EPA to Protect Against Toxic "Forever" PFAS Chemicals

EPA to regulate PFAS

The EPA announced Monday that it will move toward regulating perfluoroalkyl and polyfluoroalkyl substances (PFAS) -- manmade "forever chemicals" -- that don't naturally break down and can contaminate both air and water. These chemicals, found in various household products, from dental floss to nonstick pans, can also be harmful to people's health. The agency will require manufacturers to test and publicly report the amount of PFAS in their products. Ultimately, some could be officially classified as hazardous chemicals.

According to data obtained by the Guardian, there are more than 120,000 facilities across the US where people could be exposed to PFAS -- four times more than previously reported.

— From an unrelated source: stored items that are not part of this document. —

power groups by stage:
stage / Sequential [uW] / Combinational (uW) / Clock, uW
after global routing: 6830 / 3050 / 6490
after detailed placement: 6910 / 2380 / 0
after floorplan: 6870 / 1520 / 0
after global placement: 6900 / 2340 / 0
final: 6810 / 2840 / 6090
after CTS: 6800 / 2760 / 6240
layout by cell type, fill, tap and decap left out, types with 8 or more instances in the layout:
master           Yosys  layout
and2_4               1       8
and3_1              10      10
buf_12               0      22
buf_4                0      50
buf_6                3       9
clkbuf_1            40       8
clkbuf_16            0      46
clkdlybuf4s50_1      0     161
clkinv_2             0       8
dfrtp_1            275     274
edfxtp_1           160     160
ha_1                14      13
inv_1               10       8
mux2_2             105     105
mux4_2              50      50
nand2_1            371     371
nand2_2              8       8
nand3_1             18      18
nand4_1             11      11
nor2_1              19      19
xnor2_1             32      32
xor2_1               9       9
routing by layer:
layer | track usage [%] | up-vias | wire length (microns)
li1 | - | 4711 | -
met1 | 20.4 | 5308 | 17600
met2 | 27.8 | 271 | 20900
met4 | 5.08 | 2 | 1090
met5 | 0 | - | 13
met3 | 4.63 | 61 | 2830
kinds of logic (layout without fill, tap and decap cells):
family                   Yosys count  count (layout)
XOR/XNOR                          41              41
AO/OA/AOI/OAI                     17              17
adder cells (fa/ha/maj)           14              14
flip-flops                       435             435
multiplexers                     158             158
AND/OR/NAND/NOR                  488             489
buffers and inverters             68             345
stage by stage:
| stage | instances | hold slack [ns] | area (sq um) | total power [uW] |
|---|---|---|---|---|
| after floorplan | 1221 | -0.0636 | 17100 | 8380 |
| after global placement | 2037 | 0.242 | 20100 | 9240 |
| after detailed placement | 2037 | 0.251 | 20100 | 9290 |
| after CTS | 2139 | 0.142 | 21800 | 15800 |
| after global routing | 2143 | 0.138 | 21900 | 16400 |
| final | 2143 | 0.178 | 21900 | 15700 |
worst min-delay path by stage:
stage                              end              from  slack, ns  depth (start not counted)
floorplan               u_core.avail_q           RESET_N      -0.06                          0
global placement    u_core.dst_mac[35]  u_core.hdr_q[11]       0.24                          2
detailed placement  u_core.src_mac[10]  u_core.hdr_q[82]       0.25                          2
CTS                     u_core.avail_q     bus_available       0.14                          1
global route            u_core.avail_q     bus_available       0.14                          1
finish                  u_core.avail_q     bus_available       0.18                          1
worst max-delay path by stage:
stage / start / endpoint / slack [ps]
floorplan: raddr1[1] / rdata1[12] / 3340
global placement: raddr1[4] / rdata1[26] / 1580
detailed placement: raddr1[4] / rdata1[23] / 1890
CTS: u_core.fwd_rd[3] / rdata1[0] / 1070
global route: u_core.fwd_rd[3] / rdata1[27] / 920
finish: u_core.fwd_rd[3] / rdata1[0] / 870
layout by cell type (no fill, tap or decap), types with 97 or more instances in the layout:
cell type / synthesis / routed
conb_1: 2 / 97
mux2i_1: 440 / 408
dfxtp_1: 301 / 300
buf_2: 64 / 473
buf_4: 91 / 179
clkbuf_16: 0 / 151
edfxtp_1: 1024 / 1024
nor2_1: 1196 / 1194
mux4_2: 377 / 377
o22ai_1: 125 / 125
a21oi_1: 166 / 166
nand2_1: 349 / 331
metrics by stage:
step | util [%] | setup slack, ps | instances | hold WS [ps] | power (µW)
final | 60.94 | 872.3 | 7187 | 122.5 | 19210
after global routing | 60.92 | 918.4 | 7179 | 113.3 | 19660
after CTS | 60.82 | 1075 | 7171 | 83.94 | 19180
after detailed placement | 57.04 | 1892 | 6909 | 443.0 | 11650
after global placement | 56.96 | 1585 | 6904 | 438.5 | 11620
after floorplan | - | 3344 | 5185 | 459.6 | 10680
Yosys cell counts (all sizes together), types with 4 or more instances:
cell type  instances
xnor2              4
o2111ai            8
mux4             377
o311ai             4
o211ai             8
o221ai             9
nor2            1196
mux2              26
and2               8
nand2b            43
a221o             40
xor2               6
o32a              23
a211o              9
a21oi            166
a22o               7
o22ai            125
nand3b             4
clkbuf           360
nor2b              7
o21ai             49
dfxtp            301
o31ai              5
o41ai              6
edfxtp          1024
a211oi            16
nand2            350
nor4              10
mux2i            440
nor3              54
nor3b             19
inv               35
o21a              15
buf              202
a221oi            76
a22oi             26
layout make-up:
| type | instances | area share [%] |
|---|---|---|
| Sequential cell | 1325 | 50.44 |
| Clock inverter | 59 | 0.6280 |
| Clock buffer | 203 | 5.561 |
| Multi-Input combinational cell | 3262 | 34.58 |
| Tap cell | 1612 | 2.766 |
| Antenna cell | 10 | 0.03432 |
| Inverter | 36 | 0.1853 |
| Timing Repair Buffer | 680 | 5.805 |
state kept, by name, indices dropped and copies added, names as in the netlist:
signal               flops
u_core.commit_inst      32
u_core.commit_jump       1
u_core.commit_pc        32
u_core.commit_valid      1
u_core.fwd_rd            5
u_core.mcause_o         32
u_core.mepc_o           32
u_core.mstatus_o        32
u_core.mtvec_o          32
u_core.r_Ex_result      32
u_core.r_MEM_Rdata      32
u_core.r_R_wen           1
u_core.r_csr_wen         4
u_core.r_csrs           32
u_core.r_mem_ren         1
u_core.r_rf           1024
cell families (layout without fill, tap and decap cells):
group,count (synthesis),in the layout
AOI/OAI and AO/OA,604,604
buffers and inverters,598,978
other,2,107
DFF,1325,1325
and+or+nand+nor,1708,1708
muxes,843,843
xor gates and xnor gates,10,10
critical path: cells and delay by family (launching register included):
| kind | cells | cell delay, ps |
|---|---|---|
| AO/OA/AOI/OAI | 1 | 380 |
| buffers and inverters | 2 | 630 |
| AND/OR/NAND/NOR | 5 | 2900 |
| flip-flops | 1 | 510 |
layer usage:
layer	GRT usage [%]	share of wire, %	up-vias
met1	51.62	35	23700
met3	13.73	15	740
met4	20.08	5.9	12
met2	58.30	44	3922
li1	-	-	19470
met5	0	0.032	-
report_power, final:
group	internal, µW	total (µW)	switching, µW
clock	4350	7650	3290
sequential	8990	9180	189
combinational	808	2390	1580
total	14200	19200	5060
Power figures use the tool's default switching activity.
[config.mk]
export PLATFORM = sky130hd
export DESIGN_NAME = ticker_scroll_ctrl_flat
export DESIGN_NICKNAME = d
export VERILOG_FILES = /design/src/rtl/ticker_scroll_ctrl_if.sv /design/src/rtl/ticker_scroll_ctrl.sv /design/src/flat_wrapper.sv
export SDC_FILE = /design/constraint.sdc
export NUM_CORES = 1
export LEC_CHECK = 0
export ABC_AREA = 0
export CAP_MARGIN = 40
export CORE_ASPECT_RATIO = 1.75
export CORE_MARGIN = 5
export CORE_UTILIZATION = 50
export DETAILED_ROUTE_END_ITERATION = 16
export PLACE_DENSITY = 0.77
export SLEW_MARGIN = 20
export SYNTH_ARGS = -nofsm -noshare
export SYNTH_HDL_FRONTEND = slang
export SYNTH_SLANG_ARGS = --single-unit
[constraint.sdc]
create_clock -name CLOCK_50 -period 9.91 [get_ports CLOCK_50]
set_clock_uncertainty 0.2 [all_clocks]
set_input_delay 1.4865 -clock CLOCK_50 [delete_from_list [all_inputs] [get_ports CLOCK_50]]
set_output_delay 1.4865 -clock CLOCK_50 [all_outputs]
set_load 0.01 [all_outputs]
[src/rtl/ticker_scroll_ctrl_if.sv]
// Control, message-write and display signals of the eight-digit ticker scroller.
// The master drives the controls and the slave (the scroller) drives the display outputs.
interface ticker_scroll_ctrl_if;
  logic        start;
  logic        stop;
  logic        dir;
  logic [1:0]  speed;
  logic        wr_en;
  logic [3:0]  wr_addr;
  logic [2:0]  wr_data;
  logic [4:0]  msg_len;
  logic [23:0] chars;
  logic [3:0]  offset;
  logic        wrap;
  logic        running;

  modport master (
    output start, stop, dir, speed, wr_en, wr_addr, wr_data, msg_len,
    input  chars, offset, wrap, running
  );

  modport slave (
    input  start, stop, dir, speed, wr_en, wr_addr, wr_data, msg_len,
    output chars, offset, wrap, running
  );
endinterface

[src/rtl/ticker_scroll_ctrl.sv]
// Scrolls a 16-slot message across eight digits at a selectable tick rate.
// Controls are registered into the next cycle; chars is combinational from offset and buffer; there is no backpressure.
module ticker_scroll_ctrl #(
  parameter int          TICK_DIV = 50000000,
  parameter logic [2:0]  BLANK    = 3'b111
) (
  input  logic                 CLOCK_50,
  input  logic                 resetn,
  ticker_scroll_ctrl_if.slave  bus
);
  localparam int            CW   = $clog2(TICK_DIV + 1);
  localparam logic [CW-1:0] DIV0 = CW'(TICK_DIV);

  typedef enum logic [1:0] {S_IDLE, S_SCROLL, S_HOLD} state_t;

  state_t        state_q;
  logic          running_q;
  logic          wrap_q;
  logic [3:0]    offset_q;
  logic [4:0]    len_q;
  logic [CW-1:0] cnt_q;
  logic [2:0]    buf_q [16];

  logic [CW-1:0] div_w;
  logic [CW-1:0] term_w;
  logic          tick;
  logic [4:0]    len_d;
  logic [4:0]    off_inc;
  logic [4:0]    len_m1;
  logic [3:0]    offset_d;
  logic          wrap_d;
  logic [23:0]   chars_w;

  // Speed 3 can shift the period to zero; treat that as a tick every cycle.
  always_comb begin
    div_w  = DIV0 >> bus.speed;
    term_w = (div_w == '0) ? '0 : div_w - CW'(1);
    tick   = (state_q == S_SCROLL) && !bus.stop && (cnt_q >= term_w);
  end

  always_comb begin
    len_d   = (bus.msg_len == 5'd0)  ? 5'd1  :
              (bus.msg_len > 5'd16)  ? 5'd16 : bus.msg_len;
    off_inc = {1'b0, offset_q} + 5'd1;
    len_m1  = len_q - 5'd1;
    if (!bus.dir) begin
      offset_d = (off_inc == len_q) ? 4'd0 : off_inc[3:0];
      wrap_d   = tick && ({1'b0, offset_q} == len_m1);
    end else begin
      offset_d = (offset_q == 4'd0) ? len_m1[3:0] : offset_q - 4'd1;
      wrap_d   = tick && (offset_q == 4'd0);
    end
  end

  always_ff @(posedge CLOCK_50 or negedge resetn) begin
    if (!resetn) begin
      state_q   <= S_IDLE;
      running_q <= 1'b0;
      wrap_q    <= 1'b0;
      offset_q  <= 4'd0;
      len_q     <= 5'd1;
      cnt_q     <= '0;
      for (int i = 0; i < 16; i++) begin
        buf_q[i] <= BLANK;
      end
    end else begin
      wrap_q <= 1'b0;
      case (state_q)
        S_IDLE: begin
          if (bus.wr_en) begin
            buf_q[bus.wr_addr] <= bus.wr_data;
          end
          if (bus.start && !bus.stop) begin
            state_q   <= S_SCROLL;
            running_q <= 1'b1;
            len_q     <= len_d;
            cnt_q     <= '0;
            offset_q  <= 4'd0;
          end
        end
        S_SCROLL: begin
          // Stop freezes the prescaler at its current count so resume keeps the phase.
          if (bus.stop) begin
            state_q   <= S_HOLD;
            running_q <= 1'b0;
          end else if (tick) begin
            cnt_q    <= '0;
            offset_q <= offset_d;
            wrap_q   <= wrap_d;
          end else begin
            cnt_q <= cnt_q + CW'(1);
          end
        end
        S_HOLD: begin
          if (bus.stop) begin
            state_q  <= S_IDLE;
            offset_q <= 4'd0;
            cnt_q    <= '0;
          end else if (bus.start) begin
            state_q   <= S_SCROLL;
            running_q <= 1'b1;
          end
        end
        default: begin
          state_q   <= S_IDLE;
          running_q <= 1'b0;
        end
      endcase
    end
  end

  always_comb begin
    chars_w = '0;
    for (int k = 0; k < 8; k++) begin
      chars_w[k*3 +: 3] = buf_q[4'(({1'b0, offset_q} + 5'(7 - k)) % len_q)];
    end
  end

  assign bus.chars   = chars_w;
  assign bus.offset  = offset_q;
  assign bus.wrap    = wrap_q;
  assign bus.running = running_q;
endmodule
--- src/rtl/leg_solver.sv ---
// Leg solver: y = isqrt(r*r - x*x) using a restoring square root that resolves one bit per cycle.
// Optional LEG_SOLVER_ROUND_EN rounds the result to nearest instead of truncating.
module leg_solver #(
  parameter int unsigned W = 8
) (
  input  logic         clk,
  input  logic         rst,
  input  logic         in_valid,
  output logic         in_ready,
  input  logic [W-1:0] r,
  input  logic [W-1:0] x,
  output logic         out_valid,
  input  logic         out_ready,
  output logic [W-1:0] y,
  output logic         err
);

  localparam int unsigned DW = 2 * W;
  localparam int unsigned RW = W + 2;
  localparam int unsigned TW = W + 4;
  localparam int unsigned CW = (W > 1) ? $clog2(W) : 1;

  localparam logic [1:0] S_IDLE = 2'd0;
  localparam logic [1:0] S_CALC = 2'd1;
  localparam logic [1:0] S_DONE = 2'd2;

  logic [1:0]    state_q, state_d;
  logic [DW-1:0] rad_q, rad_d;
  logic [RW-1:0] rem_q, rem_d;
  logic [W-1:0]  root_q, root_d;
  logic [CW-1:0] cnt_q, cnt_d;
  logic [W-1:0]  y_q, y_d;
  logic          err_q, err_d;
  logic          in_ready_q, in_ready_d;
  logic          out_valid_q, out_valid_d;

  logic [DW-1:0] diff_c;
  logic [TW-1:0] lhs_c, rhs_c;
  logic          fits_c;
  logic [RW-1:0] rem_step_c;
  logic [W-1:0]  root_step_c;
  logic [W-1:0]  y_fin_c;

  // Radicand: the x <= r check guarantees the difference is non-negative.
  always_comb begin
    diff_c = (DW'(r) * DW'(r)) - (DW'(x) * DW'(x));
  end

  // One restoring-sqrt step on the top two radicand bits.
  always_comb begin
    lhs_c       = {rem_q, rad_q[DW-1 -: 2]};
    rhs_c       = TW'({root_q, 2'b01});
    fits_c      = (lhs_c >= rhs_c);
    rem_step_c  = fits_c ? RW'(lhs_c - rhs_c) : RW'(lhs_c);
    root_step_c = W'({root_q, fits_c});
  end

  // Final result; rounding only bumps when the remainder exceeds the root.
  always_comb begin
    y_fin_c = root_step_c;
`ifdef LEG_SOLVER_ROUND_EN
    if (rem_step_c > RW'(root_step_c)) begin
      y_fin_c = root_step_c + W'(1);
    end
`endif
  end

  always_comb begin
    state_d     = state_q;
    rad_d       = rad_q;
    rem_d       = rem_q;
    root_d      = root_q;
    cnt_d       = cnt_q;
    y_d         = y_q;
    err_d       = err_q;
    in_ready_d  = in_ready_q;
    out_valid_d = out_valid_q;

    case (state_q)
      S_IDLE: begin
        if (in_valid) begin
          in_ready_d = 1'b0;
          if (x > r) begin
            err_d       = 1'b1;
            y_d         = '0;
            out_valid_d = 1'b1;
            state_d     = S_DONE;
          end else begin
            err_d   = 1'b0;
            rad_d   = diff_c;
            rem_d   = '0;
            root_d  = '0;
            cnt_d   = CW'(W - 1);
            state_d = S_CALC;
          end
        end
      end

      S_CALC: begin
        rad_d  = rad_q << 2;
        rem_d  = rem_step_c;
        root_d = root_step_c;
        cnt_d  = cnt_q - CW'(1);
        if (cnt_q == '0) begin
          y_d         = y_fin_c;
          out_valid_d = 1'b1;
          state_d     = S_DONE;
        end
      end

      S_DONE: begin
        if (out_ready) begin
          out_valid_d = 1'b0;
          in_ready_d  = 1'b1;
          state_d     = S_IDLE;
        end
      end

      default: begin
        out_valid_d = 1'b0;
        in_ready_d  = 1'b1;
        state_d     = S_IDLE;
      end
    endcase
  end

  always_ff @(posedge clk) begin
    if (rst) begin
      state_q     <= S_IDLE;
      rad_q       <= '0;
      rem_q       <= '0;
      root_q      <= '0;
      cnt_q       <= '0;
      y_q         <= '0;
      err_q       <= 1'b0;
      in_ready_q  <= 1'b1;
      out_valid_q <= 1'b0;
    end else begin
      state_q     <= state_d;
      rad_q       <= rad_d;
      rem_q       <= rem_d;
      root_q      <= root_d;
      cnt_q       <= cnt_d;
      y_q         <= y_d;
      err_q       <= err_d;
      in_ready_q  <= in_ready_d;
      out_valid_q <= out_valid_d;
    end
  end

  assign in_ready  = in_ready_q;
  assign out_valid = out_valid_q;
  assign y         = y_q;
  assign err       = err_q;

endmodule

Bloomberg Law: PFAS: The 'Forever Chemicals', September 26, 2019.

Why This Matters

The EPA's proposed data mandate will make the scale of PFAS contamination available to the public and inform better future regulation. Human exposure to PFAS can cause cancers, weaken the immune system, and harm the thyroid, so new policies could greatly benefit public health. And if the chemicals are officially classified as hazardous, it would allow the EPA to hold polluters responsible for contamination under the Superfund law, and put them on the hook for any clean-up and mitigation.

"It's massively overdue. It's decades overdue," environmental attorney Robert Bilott told the Washington Post. Bilott is the attorney who sued DuPont about contamination from perfluorooctanoic acid (PFOA), a related compound. After decades of fighting PFAS, he hopes that the federal government will hold the chemical manufacturers (the "truly responsible parties" as he calls them) accountable this time. "This is a huge public health threat, and it's something that has just gone on way too long."

As if fossil fuel production and consumption wasn't harmful enough, the Guardian's analysis of industries using PFAS found oil and gas companies are the leading sector. The chemicals are used for the extraction processes, including fracking. A single county in Colorado has 8,000 PFAS handling sites, of which 7,900 are listed as oil and gas operations.